Collect every line in the records below that contains the word "nprocs".

[Recorded data]
· · ·
--- src/rtl/pfa_pkg.sv ---
// ----------------------------------------------------------------------------
// pfa_pkg - shared types and constants of the page frame allocator
// Sizes, register codes, status codes and the structs that travel between
// the front end, the back end and the top level.
// ----------------------------------------------------------------------------
`default_nettype none

package pfa_pkg;

   // Sizing of the frame table and the page map
   localparam int MAX_FRAMES = 64;
   localparam int MAX_PROCS  = 16;
   localparam int MAX_PAGES  = 64;

   localparam int FRAME_W = $clog2(MAX_FRAMES);
   localparam int PROC_W  = $clog2(MAX_PROCS);
   localparam int PAGE_W  = $clog2(MAX_PAGES);
   localparam int SLOT_W  = PROC_W + PAGE_W;
   localparam int SLOTS   = MAX_PROCS * MAX_PAGES;

   // Frame search: groups of eight frames, registered per group
   localparam int GRP_N  = 8;
   localparam int GRP_W  = $clog2(GRP_N);
   localparam int NGRP   = (MAX_FRAMES + GRP_N - 1) / GRP_N;

   // Request queue between front and back end
   localparam int QUEUE_DEPTH = 2;
   localparam int QPTR_W      = $clog2(QUEUE_DEPTH);
   localparam int QCNT_W      = $clog2(QUEUE_DEPTH + 1);

   // Configuration registers
   localparam int CFG_FRAMES_W = 7;
   localparam int CFG_PROCS_W  = 5;
   localparam int CFG_PAGES_W  = 7;
   localparam int CSR_DATA_W   = 7;
   localparam int CSR_INDEX_W  = 2;

   localparam logic [CSR_INDEX_W-1:0] CSR_FRAMES_IN_USE     = 2'd0;
   localparam logic [CSR_INDEX_W-1:0] CSR_PROCESS_COUNT     = 2'd1;
   localparam logic [CSR_INDEX_W-1:0] CSR_PAGES_PER_PROCESS = 2'd2;

   localparam logic [CFG_FRAMES_W-1:0] FRAMES_RESET = 7'd64;
   localparam logic [CFG_PROCS_W-1:0]  PROCS_RESET  = 5'd16;
   localparam logic [CFG_PAGES_W-1:0]  PAGES_RESET  = 7'd64;

   // Result fields
   localparam int RSP_FRAME_W = 6;

   typedef enum logic [2:0] {
      ST_OK         = 3'd0,
      ST_BAD_PID    = 3'd1,
      ST_BAD_PAGE   = 3'd2,
      ST_MAPPED     = 3'd3,
      ST_FULL       = 3'd4,
      ST_NOT_MAPPED = 3'd5
   } status_type;

   typedef enum logic [1:0] {
      KIND_BAD_PID,
      KIND_BAD_PAGE,
      KIND_ALLOC,
      KIND_FREE
   } kind_type;

   typedef enum logic [1:0] {
      BK_CLEAR,
      BK_IDLE,
      BK_EXEC
   } back_state_type;

   // Beats on the ports
   typedef struct packed {
      logic       req_type;
      logic [7:0] proc_id;
      logic [7:0] page_num;
   } req_item_type;

   typedef struct packed {
      status_type             status;
      logic [RSP_FRAME_W-1:0] frame_index;
   } rsp_item_type;

   // Saturated configuration
   typedef struct packed {
      logic [CFG_FRAMES_W-1:0] nframes;
      logic [CFG_PROCS_W-1:0]  nprocs;
      logic [CFG_PAGES_W-1:0]  npages;
   } cfg_type;

   // Classified request held in the queue
   typedef struct packed {
      kind_type          kind;
      logic [SLOT_W-1:0] slot;
   } q_item_type;

   typedef struct packed {
      logic       valid;
      q_item_type item;
   } q_head_type;

   typedef struct packed {
      logic pop;
      logic clearing;
   } back_stat_type;

   // Page map entry
   typedef struct packed {
      logic               valid;
      logic [FRAME_W-1:0] frame;
   } map_entry_type;

endpackage

`default_nettype wire

--- src/rtl/pfa_front.sv ---
// ----------------------------------------------------------------------------
// pfa_front - request intake and classification
// Checks the process id and page number, forms the page map slot and
// holds classified requests in a short queue for the back end.
// ----------------------------------------------------------------------------
`default_nettype none

module pfa_front (
   input  wire logic                  clock,
   input  wire logic                  reset,
   input  wire logic                  req_valid,
   output logic                       req_stall,
   input  wire pfa_pkg::req_item_type req_item,
   input  wire pfa_pkg::cfg_type      cfg,
   input  wire pfa_pkg::back_stat_type back_stat,
   output pfa_pkg::q_head_type        q_head
);

   import pfa_pkg::*;

   q_item_type        q_ff [QUEUE_DEPTH];
   logic [QPTR_W-1:0] wr_ptr_ff, wr_ptr_in;
   logic [QPTR_W-1:0] rd_ptr_ff, rd_ptr_in;
   logic [QCNT_W-1:0] count_ff, count_in;
   q_item_type        cls_item;
   logic              push;
   logic              pop;

   // Classify: pid first, then page, then the request type
   always_comb begin
      cls_item.slot = {req_item.proc_id[PROC_W-1:0], req_item.page_num[PAGE_W-1:0]};
      priority if (req_item.proc_id >= 8'(cfg.nprocs)) begin
         cls_item.kind = KIND_BAD_PID;
      end else if (req_item.page_num >= 8'(cfg.npages)) begin
         cls_item.kind = KIND_BAD_PAGE;
      end else if (req_item.req_type) begin
         cls_item.kind = KIND_FREE;
      end else begin
         cls_item.kind = KIND_ALLOC;
      end
   end

   // Stall while the queue is full or the page map is being cleared
   assign req_stall = (count_ff == QCNT_W'(QUEUE_DEPTH)) || back_stat.clearing;
   assign push      = req_valid && !req_stall;
   assign pop       = back_stat.pop && (count_ff != '0);

   // Advance pointers and fill count
   always_comb begin
      wr_ptr_in = wr_ptr_ff;
      rd_ptr_in = rd_ptr_ff;
      count_in  = count_ff;
      if (push) begin
         wr_ptr_in = (wr_ptr_ff == QPTR_W'(QUEUE_DEPTH - 1)) ? '0 : wr_ptr_ff + 1'b1;
      end
      if (pop) begin
         rd_ptr_in = (rd_ptr_ff == QPTR_W'(QUEUE_DEPTH - 1)) ? '0 : rd_ptr_ff + 1'b1;
      end
      if (push && !pop) begin
         count_in = count_ff + 1'b1;
      end else if (pop && !push) begin
         count_in = count_ff - 1'b1;
      end
   end

   always_ff @(posedge clock) begin
      if (reset) begin
         wr_ptr_ff <= '0;
         rd_ptr_ff <= '0;
         count_ff  <= '0;
      end else begin
         wr_ptr_ff <= wr_ptr_in;
         rd_ptr_ff <= rd_ptr_in;
         count_ff  <= count_in;
      end
   end

   // Store the classified beat
   always_ff @(posedge clock) begin
      if (push) begin
         q_ff[wr_ptr_ff] <= cls_item;
      end
   end

   assign q_head.valid = (count_ff != '0);
   assign q_head.item  = q_ff[rd_ptr_ff];

endmodule

`default_nettype wire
· · ·
● **Problem solution**
      logic [CFG_PROCS_W-1:0]  nprocs;
      priority if (req_item.proc_id >= 8'(cfg.nprocs)) begin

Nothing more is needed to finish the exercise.